Two days later, they took a redeye flight to Boston in search of second opinion. There, a specialist told them their baby had a condition called tetralogy of Fallot, a rare heart defect affecting blood and oxygen flow. The baby’s condition was complicated by the fact that he was also missing his pulmonary valve. But the doctor also gave the distraught parents their first glimmer of hope. The baby appeared strong and active in utero and, if he made it to term, there was a surgeon who could fix the problem not too far from their Arizona home: Frank Hanley, M.D., cardiothoracic surgeon at Lucile Packard Children’s Hospital Stanford and Stanford Children’s Health.
After contacting Hanley, they later came to Palo Alto to discuss an intricate and complex repair. The baby’s rare condition was extremely severe but Hanley wouldn’t know how quickly his team needed to operate – somewhere between hours and weeks – until after birth and after they determined how compromised his breathing was. The most important thing the couple could do was to try to deliver the baby as close to term as possible. They went back to Arizona and waited.
“Once we met Dr. Hanley, I knew everything was going to be okay,” said Andy. “We just fed off his confidence. He told us: ‘I’ve done this before and I can do this again.’”
When Elyse was 36 weeks pregnant, she and Andy packed their bags and flew back to California, expecting to spend the last four weeks of her pregnancy near Lucile Packard Children’s Hospital, where she would deliver the baby and Hanley would perform the surgery. Two days later, however, with the baby’s heart rate fluctuating wildly, doctors told the Lanes they needed to induce labor.
Six-pound, 5-ounce Jackson Lane arrived at 10 p.m. on Oct. 10 – nearly four weeks early – in a room filled with a team of 13 doctors, nurses and other care providers. Jackson arrived “worst-case scenario,” said Hanley – unable to breathe on his own. The enlarged pulmonary artery had severely compressed his bronchial tubes and he was whisked away to the neonatal intensive care unit, where he was placed on a ventilator. Even with the help of a ventilator, he was put on full life support and hooked up to an extracorporeal membrane oxygenation (ECMO) system to take over the work of the lungs and sometimes the heart.

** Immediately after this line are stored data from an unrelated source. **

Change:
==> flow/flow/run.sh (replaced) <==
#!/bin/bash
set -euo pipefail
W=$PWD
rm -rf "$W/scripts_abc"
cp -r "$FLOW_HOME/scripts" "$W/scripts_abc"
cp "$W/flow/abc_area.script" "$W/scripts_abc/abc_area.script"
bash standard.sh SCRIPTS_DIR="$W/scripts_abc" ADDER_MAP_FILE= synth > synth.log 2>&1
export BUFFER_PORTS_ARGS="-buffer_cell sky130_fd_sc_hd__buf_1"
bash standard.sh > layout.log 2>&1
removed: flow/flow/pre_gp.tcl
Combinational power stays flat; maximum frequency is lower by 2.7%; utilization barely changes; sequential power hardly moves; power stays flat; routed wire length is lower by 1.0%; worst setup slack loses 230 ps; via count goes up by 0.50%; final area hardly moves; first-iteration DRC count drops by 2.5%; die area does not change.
Background: an optimization exercise with open tools, aiming at a short achievable clock period and few clock cycles. Do not read the settings as production practice. Where RTL was checked, it was by simulation tests only, not by an equivalence proof against the original. Power and IR drop assume default switching activity.

// csc16
module csc16 (
    input  wire        clk,
    input  wire        rst,
    input  wire        cmd_valid,
    output wire        cmd_ready,
    input  wire [39:0] cmd_word,
    output wire        rsp_valid,
    output wire [2:0]  rsp_status,
    output wire [31:0] rsp_res,
    output reg         str_valid,
    output reg  [7:0]  str_data,
    output wire        tx_valid,
    output wire [7:0]  tx_data,
    input  wire        tx_ok,
    input  wire        tx_fail,
    output wire        rx_req,
    input  wire        rx_valid,
    input  wire [7:0]  rx_data,
    input  wire        rx_timeout,
    input  wire        rx_err
);
For scale: about 680 cells after synthesis, ~120 flip-flops, ~110 I/O pins.
==> flow/config.mk <==
export PLATFORM = sky130hd
export DESIGN_NAME = csc16
export DESIGN_NICKNAME = csc16
export VERILOG_FILES = /design/flow/design.v
export SDC_FILE = /design/flow/constraint.sdc
export NUM_CORES = 4
export LEC_CHECK = 0
export CAP_MARGIN = 20
export CORE_MARGIN = 2
export CORE_UTILIZATION = 40
export SLEW_MARGIN = 20
==> flow/constraint.sdc <==
create_clock -name core_clock -period 4.0 [get_ports {clk}]
set_input_delay 0.8000 -clock core_clock [delete_from_list [all_inputs] [get_ports {clk}]]
set_output_delay 0.8000 -clock core_clock [all_outputs]
set_load 0.01 [all_outputs]
run.sh (not shown) runs the stock make flow with config.mk's settings and CLKGATE_MAP_FILE= SYNTH_SCRIPT=/design/flow/synth_recipe.tcl, a recipe that flattens the netlist after the stock synthesis.
The first run completed with no timing, DRC or antenna violations.
What follows belongs to an exercise in optimizing a design on an open flow for small area, a short achievable clock period and few clock cycles; a production flow would make more cautious choices.
The RTL was checked by simulation tests, not by an equivalence proof against the original design.

==> flow/design.v (outline; a module is shown in full before it is edited, if it fits) <==
// module isb_taps: 276 lines
// module isb_benc_s: 27 lines
// module isb_benc_b: 33 lines
// module isb_pp: 636 lines
// module qpsk_isb: 436 lines
module qpsk_isb (
    input  wire        clk,
    input  wire        rst,
    input  wire        cmd_valid,
    output wire        cmd_ready,
    input  wire [7:0]  cmd_op,
    input  wire [15:0] cmd_a0,
    input  wire [15:0] cmd_a1,
    output reg         rsp_valid,
    output reg         rsp_fault,
    output reg  [2:0]  rsp_cause,
    output reg  [15:0] rsp_r0,
    output reg  [15:0] rsp_r1
);
  // ...
==> flow/flow/run.sh <==
#!/bin/bash
# Layout: the standard flow (standard.sh, which runs ORFS from synthesis
# to the final layout at the design's clock period and constraints), with
# ORFS's timing repair (after floorplan, clock-tree synthesis and global
# routing) asked to leave a setup margin of 9.3 ns, and to work on every
# endpoint. The make output goes to standard_flow.log; ORFS keeps each
# step's log under orfs/logs/.
set -euo pipefail
bash standard.sh SETUP_SLACK_MARGIN=9.3 TNS_END_PERCENT=100 finish > standard_flow.log 2>&1
==> flow/standard.sh <==
#!/bin/bash
# synth_recipe.tcl (not shown) runs the flow's synth.tcl, then flattens the netlist and writes it again
# the make line also repeats each setting of config.mk as NAME=value (left out here)
make -C /OpenROAD-flow-scripts/flow DESIGN_CONFIG=/design/flow/config.mk WORK_HOME=/design/flow/orfs CLKGATE_MAP_FILE= SYNTH_SCRIPT=/design/flow/synth_recipe.tcl "${@:-finish}"
==> flow/config.mk <==
export PLATFORM = sky130hd
export DESIGN_NAME = qpsk_isb
export DESIGN_NICKNAME = qpsk_isb
export VERILOG_FILES = /design/flow/design.v
export SDC_FILE = /design/flow/constraint.sdc
export NUM_CORES = 4
export LEC_CHECK = 0
export CAP_MARGIN = 20
export CORE_MARGIN = 2
export CORE_UTILIZATION = 40
export CTS_CLUSTER_DIAMETER = 160
export CTS_CLUSTER_SIZE = 24
export SLEW_MARGIN = 20
export SYNTH_MEMORY_MAX_BITS = 131072
==> flow/constraint.sdc <==
create_clock -name core_clock -period 13.0 [get_ports {clk}]
set_input_delay 2.6000 -clock core_clock [delete_from_list [all_inputs] [get_ports {clk}]]
set_output_delay 2.6000 -clock core_clock [all_outputs]
set_load 0.01 [all_outputs]
==> results by group, run 1 <==
Route
  • Topmost layer with routed signal wires: met5
  • Detailed-route wire length on metal 1: 99.8 mm
  • Routed wire length on met3: 29.3 mm
  • Total wire length: 256 mm

Critical path
  • Reg2Reg Capture Point: rq_b[11]
  • CP required: 10400 ps
  • Data arrival, critical path: 1240 ps
  • Delay-heaviest family, CP: flip-flops
  • Worst R2R Path Depth: 10
  • Logic depth of the worst path, buffers included: 1
  • CP Launch Type: flip-flop

GRT
  • Global Route met1 Usage: 35.8%
  • Vias in the first global route: 54400
  • Wire length of the first global-routing pass: 371 mm

Status
  • Status: no timing/DRC/antenna violations

Yosys
  • Leading cell types by total area after synthesis: edfxtp_1 (25%), dfxtp_1 (20%), fa_1 (14%), a22oi_1 (5.6%), xnor2_1 (3.8%)
  • Synthesis-stage register bit count: 1362
  • Library cell occupying the most area in the post-synthesis netlist: edfxtp_1
  • Warning count from the yosys run: 3
  • Share of flip-flops with an asynchronous set or reset: 0%
  • Complex-gate fraction of the synthesized area: 16.9%
  • Most frequent cell after synthesis: dfxtp_1

Layout
  • Clock buffer count in the final layout: 109
  • Number of antenna diodes: 0
  • Number of fill cells in the layout: 17300
  • Multi-input gate share of the layout cell area: 47.2%
  • Nonclk inv count: 374

CTS
  • TritonCTS clock tree: yes
  • CTS Buf Count: 67
  • Number of post-CTS setup repair buffers: 12
  • Clock sink total: 1362

Timing
  • Upper clock frequency limit: 0.261 GHz
  • Post-route clock skew: 51.1 ps

Placement
  • Placed wire-length estimate: 160 mm
  • DP Area: 0.0776 sq mm

Floorplanning
  • Horizontal die dimension: 435 microns
Testbench counts, summed over its fixed seeds: cycles 8,138.
==> inputs of run 2 (changes only) <==
==> flow/flow/run.sh (replaced) <==
#!/bin/bash
# Layout: the standard flow (standard.sh, which runs ORFS from synthesis
# to the final layout at the design's clock period and constraints), with
# ORFS's timing repair (after floorplan, clock-tree synthesis and global
# routing) asked to leave a setup margin of 9.45 ns, and to work on every
# endpoint. The make output goes to standard_flow.log; ORFS keeps each
# step's log under orfs/logs/.
set -euo pipefail
bash standard.sh SETUP_SLACK_MARGIN=9.45 TNS_END_PERCENT=100 finish > standard_flow.log 2>&1
==> results by group, run 2 <==
CTS
  • Root Buffer Master: clkbuf_16
  • Clock tree buffer depth: 3
  • TritonCTS clock tree: yes
  • Worst-Skew Late Latency: 760 ps
  • H-tree levels: 3
  • Clock-pin transition on the worst setup and hold timing paths: 110 ps
  • CTS Buf Count: 67 (unchanged)
  • Clock sink total: 1362 (unchanged)

Route
  • Average wire per cell in the routed design: 28.4 microns
  • Via density per instance: 6.10
  • Via total after detailed routing: 54700
  • Antenna-violating nets left: 0
  • Initial detailed-routing violation count: 7998
  • Final routed DRC violation total: 0
  • Total wire length: 255 mm (-0.28%)
  • Count of TritonRoute iterations in the first routing pass: 6

Run
  • Number of maximum-capacitance violations: 0

Timing
  • TNS Setup: 0 ps
  • Upper clock frequency limit: 0.262 GHz (+0.40%)
  • Worst slew slack as a fraction of its limit: 17.0%
  • Setup repair after global routing missed its margin: true
  • Post-route clock skew: 49.7 ps (-1.46 ps)
  • Worst hold margin: 315 ps
  • Final-report hold violation count: 0
  • Min Clock Period, post-route: 3820 ps
  • Transition at the pin with the smallest max-transition slack: 1240 ps
  • Max Transition Viols Final: 0
  • Final setup violating endpoints: 0
  • Fin crit share: 29.4%

GRT
  • Wire length of the first global-routing pass: 368 mm (-0.85%)
  • Residual overflow from global routing: 0
  • Maximum number of pins on one net before global-route repair: 187
  • Total GRT Usage: 26.3%
  • Vias in the first global route: 54200 (-0.23%)
  • Initial antenna violation count: 13

Critical path
  • CP peak stage delay: 360 ps
  • Crit-path cells: buf_6
  • Crit path buffers/inverters: 1
  • CP max-delay cell: dfxtp_4
  • Data arrival, critical path: 1220 ps (-20 ps)
  • Delay-heaviest family, CP: flip-flops
  • Category of the critical setup timing path: flip-flop to primary output
  • CP required: 10400 ps (about the same)
  • CP Launch Type: flip-flop
  • CP Max Fanout: 2
  • Critical path capture point type: primary output

Placement
  • Final weighted congestion in routability-driven placement: 0.995
  • IO buf count: 80
  • Placed wire-length estimate: 156 mm (-2.7%)

Yosys
  • Top cell type's share of synthesized area: 25.1%
  • Synthesized area per cell: 11.2 sq um
  • Fraction of the yosys area taken by sequential cells: 45.1%
  • Share of flip-flops with an asynchronous set or reset: 0% (unchanged)
  • Synthesis-stage register bit count: 1362 (unchanged)
  • Synth Flop Type: dfxtp_1
  • EDFF count, synth: 619
  • Library cell occupying the most area in the post-synthesis netlist: edfxtp_1
  • Post-synth cell types: 86
  • Syn Nets: 7366
  • Post-Synthesis Cells: 6622
  • Most frequent cell after synthesis: dfxtp_1
  • Warning count from the yosys run: 3 (unchanged)
  • Cell Area, Synth: 0.0742 sq mm
  • Top cell types by occurrence after synthesis: dfxtp_1 (743), edfxtp_1 (619), a22oi_1 (558)
  • Leading cell types by total area after synthesis: edfxtp_1 (25%), dfxtp_1 (20%), fa_1 (14%), a22oi_1 (5.6%), xnor2_1 (3.8%)

Floorplanning
  • Area enclosed by the die boundary: 0.189 sq mm
  • Horizontal die dimension: 435 microns (unchanged)
  • Effective utilization at floorplan: 40.1%
  • Die H: 435 microns
  • Cell row count: 158
  • Ports placed on the boundary: 81
  • Core area: 0.185 sq mm

Layout
  • Number of fill cells in the layout: 17100 (-0.91%)
  • Top Registers: dli: 256 flops, dlq: 256 flops, tk: 36 flops
  • Commonest non-fill, non-tap cell in the layout: dfxtp_1
  • Number of nets in the layout: 7179
  • Fraction of layout instances using a drive strength above 1: 9.69%
  • Area growth from synthesis to layout: 9.26%
  • Share of the core filled with cells in the final layout: 43.8%
  • Most frequent cells in the layout: dfxtp_1 (658), edfxtp_1 (619), a22oi_1 (539)

Worst hold path
  • HP Class: flip-flop to flip-flop

Status
  • Status: no timing/DRC/antenna violations
-- run 2: cell counts after synthesis --
Identical to the previous run, type by type.
-- run 2: area by class of cell --
cell class | count | area (sq um) | area share (%)
Clock inverter | 9 | 194 | 0.239
Antenna cell | 7 | 17.5 | 0.0216
Clock buffer | 108 | 1840 | 2.27
Sequential cell | 1362 | 33600 | 41.5
Timing Repair Buffer | 282 | 2610 | 3.21
Multi-Input combinational cell | 4348 | 38200 | 47.2
Tap cell | 2480 | 3100 | 3.83
Inverter | 374 | 1410 | 1.74
-- run 2: metal layers --
| layer | share of wire [%] | track usage (%) | wire length, microns |
|---|---|---|---|
| met5 | 0.0051 | 0 | 13 |
| met4 | 5.1 | 11.9 | 13000 |
| met3 | 11 | 5.20 | 28000 |
| met2 | 44 | 40.3 | 113000 |
| met1 | 40 | 36.0 | 101000 |
-- run 2: kinds of logic after synthesis --
family | Yosys count | share of synthesized area (%)
xor+xnor | 594 | 7.01
compound gates | 1765 | 16.9
mux | 71 | 1.10
fa+ha+maj | 701 | 16.9
flops | 1362 | 45.1
buf+inv | 912 | 4.68
simple gates | 1217 | 8.25
-- run 2: final timing paths --
check                start   endpoint  slack, ps  cells past startpoint
setup / recovery       rdy  cmd_ready       9180                      1
hold reg to reg   rq_b[15]   xq_b[15]        320                      0
setup reg to reg  cu_jj[1]    r_mb[4]       9310                      9
hold / removal    rq_b[15]   xq_b[15]        320                      0
-- run 2: stage by stage --
| stage | instance area [sq um] | setup slack (ps) | cells |
|---|---|---|---|
| after floorplan | 74200 | 9400 | 6622 |
| after global placement | 77500 | 8730 | 8782 |
| after detailed placement | 77500 | 8720 | 8782 |
| after CTS | 80000 | 9130 | 8927 |
| after global routing | 81000 | 9130 | 8964 |
| final | 81000 | 9180 | 8970 |
-- run 2: timing repair --
item | in CTS | in global routing
hold buffers | 0 | 0
buffers inserted | 27 | 29
endpoints found under the hold margin | 0 | 0
cloned | 1 | 7
gates resized for setup | 274 | 162
setup endpoints to repair | 119 | 129
pin swaps | 18 | 49
==> inputs of run 3 (changes only) <==
==> flow/flow/run.sh (replaced) <==
#!/bin/bash
# Layout: the standard flow (standard.sh, which runs ORFS from synthesis
# to the final layout at the design's clock period and constraints), with
# ORFS's timing repair (after floorplan, clock-tree synthesis and global
# routing) asked to leave a setup margin of 9.2 ns, and to work on every
# endpoint. The make output goes to standard_flow.log; ORFS keeps each
# step's log under orfs/logs/.
set -euo pipefail
bash standard.sh SETUP_SLACK_MARGIN=9.2 TNS_END_PERCENT=100 finish > standard_flow.log 2>&1
==> results by group, run 3 <==
Layout
  • Area growth from synthesis to layout: 7.72%
  • Commonest non-fill, non-tap cell in the layout: dfxtp_1
  • Fraction of layout instances using a drive strength above 1: 7.32% (-2.4 points)
  • Number of nets in the layout: 7146 (-0.46%)
  • Top Registers: dli: 256 flops, dlq: 256 flops, tk: 36 flops
  • Most frequent cells in the layout: dfxtp_1 (695), edfxtp_1 (619), a22oi_1 (558)

Yosys
  • Fraction of the yosys area taken by sequential cells: 45.1% (unchanged)
  • EDFF count, synth: 619 (unchanged)
  • Library cell occupying the most area in the post-synthesis netlist: edfxtp_1
  • Synthesized area per cell: 11.2 sq um (unchanged)
  • Syn Nets: 7366 (unchanged)
  • Synth Flop Type: dfxtp_1
  • Synthesis-stage register bit count: 1362 (unchanged)
  • Post-Synthesis Cells: 6622 (unchanged)
  • Share of flip-flops with an asynchronous set or reset: 0% (unchanged)
  • Cell Area, Synth: 0.0742 sq mm (unchanged)
  • Top cell types by occurrence after synthesis: dfxtp_1 (743), edfxtp_1 (619), a22oi_1 (558)
  • Most frequent cell after synthesis: dfxtp_1
  • Warning count from the yosys run: 3 (unchanged)
  • Post-synth cell types: 86 (unchanged)
  • Leading cell types by total area after synthesis: edfxtp_1 (25%), dfxtp_1 (20%), fa_1 (14%), a22oi_1 (5.6%), xnor2_1 (3.8%)
  • Top cell type's share of synthesized area: 25.1% (unchanged)

GRT
  • Maximum number of pins on one net before global-route repair: 165 (-12%)
  • Wire length of the first global-routing pass: 369 mm (+0.26%)
  • Total GRT Usage: 26.5% (+0.19 points)
  • Residual overflow from global routing: 0 (unchanged)
  • Initial antenna violation count: 10 (-3)
  • Vias in the first global route: 54600 (+0.65%)

Critical path
  • Critical Path Source: rdy
  • CP max-delay cell: dfxtp_4
  • CP peak stage delay: 370 ps (about the same)
  • Reg2reg setup slack: 9200 ps (-110 ps)
  • Data arrival, critical path: 1210 ps (about the same)
  • Delay-heaviest family, CP: flip-flops
  • Critical path capture point type: primary output
  • CP Max Fanout: 5 (+3)
  • Crit path buffers/inverters: 1 (unchanged)
  • CP required: 10400 ps (about the same)
  • Reg2Reg Capture Point: pc_i[12]
  • Category of the critical setup timing path: flip-flop to primary output
  • Worst R2R Path Depth: 7 (-2)
  • Crit-path cells: buf_6
  • Reg-to-Reg Start: xi_b[11]
  • CP Launch Type: flip-flop

CTS
  • Root Buffer Master: clkbuf_16
  • CTS Buf Count: 66 (-1.5%)
  • Worst-Skew Late Latency: 750 ps (about the same)
  • Clock sink total: 1362 (unchanged)
  • Clock tree buffer depth: 3 (unchanged)
  • Clock-pin transition on the worst setup and hold timing paths: 90 ps (-20 ps)
  • H-tree levels: 3 (unchanged)
  • TritonCTS clock tree: yes

Route
  • Final routed DRC violation total: 0 (unchanged)
  • Initial detailed-routing violation count: 7539 (-5.7%)
  • Via density per instance: 6.13 (+0.47%)
  • Count of TritonRoute iterations in the first routing pass: 10 (+4)
  • Total wire length: 255 mm (about the same)
  • Antenna-violating nets left: 0 (unchanged)
  • Via total after detailed routing: 54800 (+0.051%)
  • Average wire per cell in the routed design: 28.6 microns (+0.47%)

Placement
  • Placed wire-length estimate: 156 mm (about the same)
  • Final weighted congestion in routability-driven placement: 1.00 (+0.93%)
  • IO buf count: 80 (unchanged)

Floorplanning
  • Area enclosed by the die boundary: 0.189 sq mm (unchanged)
  • Cell row count: 158 (unchanged)
  • Ports placed on the boundary: 81 (unchanged)
  • Effective utilization at floorplan: 40.1% (unchanged)
  • Die H: 435 microns (unchanged)
  • Horizontal die dimension: 435 microns (unchanged)
  • Core area: 0.185 sq mm (unchanged)

Timing
  • Fin crit share: 29.3% (-0.11 points)
  • TNS Setup: 0 ps (unchanged)
  • Setup repair after global routing missed its margin: true
  • Final-report hold violation count: 0 (unchanged)
  • Max Transition Viols Final: 0 (unchanged)
  • Post-route clock skew: 48.8 ps (-0.889 ps)
  • Final setup violating endpoints: 0 (unchanged)
  • Worst hold margin: 330 ps (+15.0 ps)
  • Min Clock Period, post-route: 3810 ps (-14.8 ps)
  • Transition at the pin with the smallest max-transition slack: 1160 ps (-83.3 ps)
  • Worst slew slack as a fraction of its limit: 22.9% (+5.9 points)
  • Upper clock frequency limit: 0.263 GHz (+0.39%)

Worst hold path
  • Min-Delay Startpoint: rq_b[0]
  • Cell count of the worst hold path: 0 (unchanged)
  • HP Class: flip-flop to flip-flop
  • Worst Hold Endpoint: xq_b[0]

Run
  • Number of maximum-capacitance violations: 0 (unchanged)

Status
  • Status: no timing/DRC/antenna violations
-- run 3: per-layer routing --
layer	up-vias	wire length (microns)	GRT usage, %
met5	-	22	0
met4	4	14800	13.2
met3	872	28100	6.00
met2	3559	111000	40.1
met1	27100	101000	35.6
li1	23200	-	-
-- run 3: kinds of logic (layout without fill, tap and decap cells) --
group | Yosys count | count (layout) | synth area share (%)
compound gates | 1765 | 1765 | 16.9
xor+xnor | 594 | 594 | 7.01
fa+ha+maj | 701 | 701 | 16.9
buf+inv | 912 | 738 | 4.68
flops | 1362 | 1362 | 45.1
mux | 71 | 71 | 1.10
other cells | 0 | 5 | 0
simple gates | 1217 | 1217 | 8.25
-- run 3: final cells by class --
class	instances	area (sq um)
sequential	1362	33500
clock buffer	109	1830
inverter	374	1410
tap	2480	3100
clock inverter	5	87.6
fill	17200	105000
multi-input combinational	4348	37800
antenna	5	12.5
timing repair buffer	250	2120
-- run 3: what timing repair did --
action | CTS | global route
hold buffers | 0 | 0
resized for setup | 184 | 78
setup buffers | 7 | 19
endpoints found under the hold margin | 0 | 0
pin swaps | 0 | 5
setup endpoints to repair | 65 | 63
-- run 3: worst max-delay path by stage --
stage | end | slack, ps | depth (start not counted)
after detailed placement | c_nsh[7] | 8770 | 5
after floorplan | pc_i[14] | 9260 | 10
after global routing | r_mb[3] | 9130 | 11
final | cmd_ready | 9190 | 1
after global placement | c_nsh[7] | 8760 | 5
after CTS | cmd_ready | 9110 | 1
-- run 3: per-stage QoR --
stage / cell area [sq um] / setup WS, ps / std cells / utilization, %
after detailed placement: 77500 / 8770 / 8788 / 42.0
final: 79900 / 9190 / 8933 / 43.2
after CTS: 79500 / 9110 / 8909 / 43.0
after global routing: 79900 / 9130 / 8929 / 43.2
after floorplan: 74200 / 9260 / 6622 / -
after global placement: 77500 / 8760 / 8788 / 42.0

[afterwards: timing with drivers on the ports]
The flow's constraints put no driver on any port. The routed layouts listed below were extracted and timed again, unchanged, in two steps.
Step 1 (the two cells are an assumption about what drives the block):
set clk [get_ports {clk}]
set_driving_cell -lib_cell sky130_fd_sc_hd__clkbuf_16 $clk
set_driving_cell -lib_cell sky130_fd_sc_hd__buf_2 [delete_from_list [all_inputs] $clk]
Step 2 moves the port delays by t, midway between the first and last clock arrival at a register: inputs arrive t later, outputs are due t later. That takes back most of the time a late clock gives input paths.
a / b / c = no drivers / after step 1 / after step 2; a / b = the first two.
run | t (ns) | slack for setup (ns) | worst hold slack (ns)
run 1 | 0.812 | 9.165 / 9.083 / 8.760 | 0.318 / 0.318 / 0.318
run 2 | 0.814 | 9.180 / 9.095 / 8.821 | 0.315 / 0.315 / 0.315
run 3 | 0.796 | 9.195 / 9.115 / 8.779 | 0.330 / 0.330 / 0.330
After both steps setup and hold are still met in every run listed. For run 3, which loses most, drivers alone change the setup slack by -0.080 ns; drivers and shift together by -0.416 ns.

“Jackson’s presentation was about as dramatic as you can get,” said Hanley, also the Lawrence Crowley, M.D., professor in child health and a professor of cardiothoracic surgery at Stanford University School of Medicine. “A case of this severity only comes around once every four or five years.” Hanley decided he’d need to perform the surgery soon because the baby couldn’t breathe on his own.
When he was just five days old, Jackson underwent a 13-hour operation that would save his life. Hanley and his team did a complex overhaul of Jackson’s heart: they inserted a pulmonary valve, reduced the size of Jackson’s right pulmonary artery, and enlarged his small, disconnected, left pulmonary artery. Hanley also used an innovative and intricate LeCompte maneuver, which altered the pathway of Jackson’s right and left pulmonary arteries from the back of the heart and aorta to the front. The double repair technique connects the left ventricle to the aorta and the right ventricle to the pulmonary artery using a technique that does not require an extracardiac conduit. This gave his severely compromised bronchial tubes room to grow and remodel after surgery was over.
“The benefit of moving it from behind to in front is that it takes the pressure off of the breathing tubes,” said Hanley. “It’s like driving a car; there are different routes you can take to get to the same destination. As long as the pulmonary arteries are re-routed in unobstructed fashion, there is no downside to having it in front of the aorta.”
Incredibly, Jackson and his parents left the hospital just after Thanksgiving when their newborn was just 7 weeks old – four months earlier than anyone expected. Because of the surgery, Jackson’s airway tubes were wide open and he was breathing normally.
Other than a few tune-ups – he’ll need to have a heart valve replaced as he gets bigger – Jackson is now expected to have a long and normal life.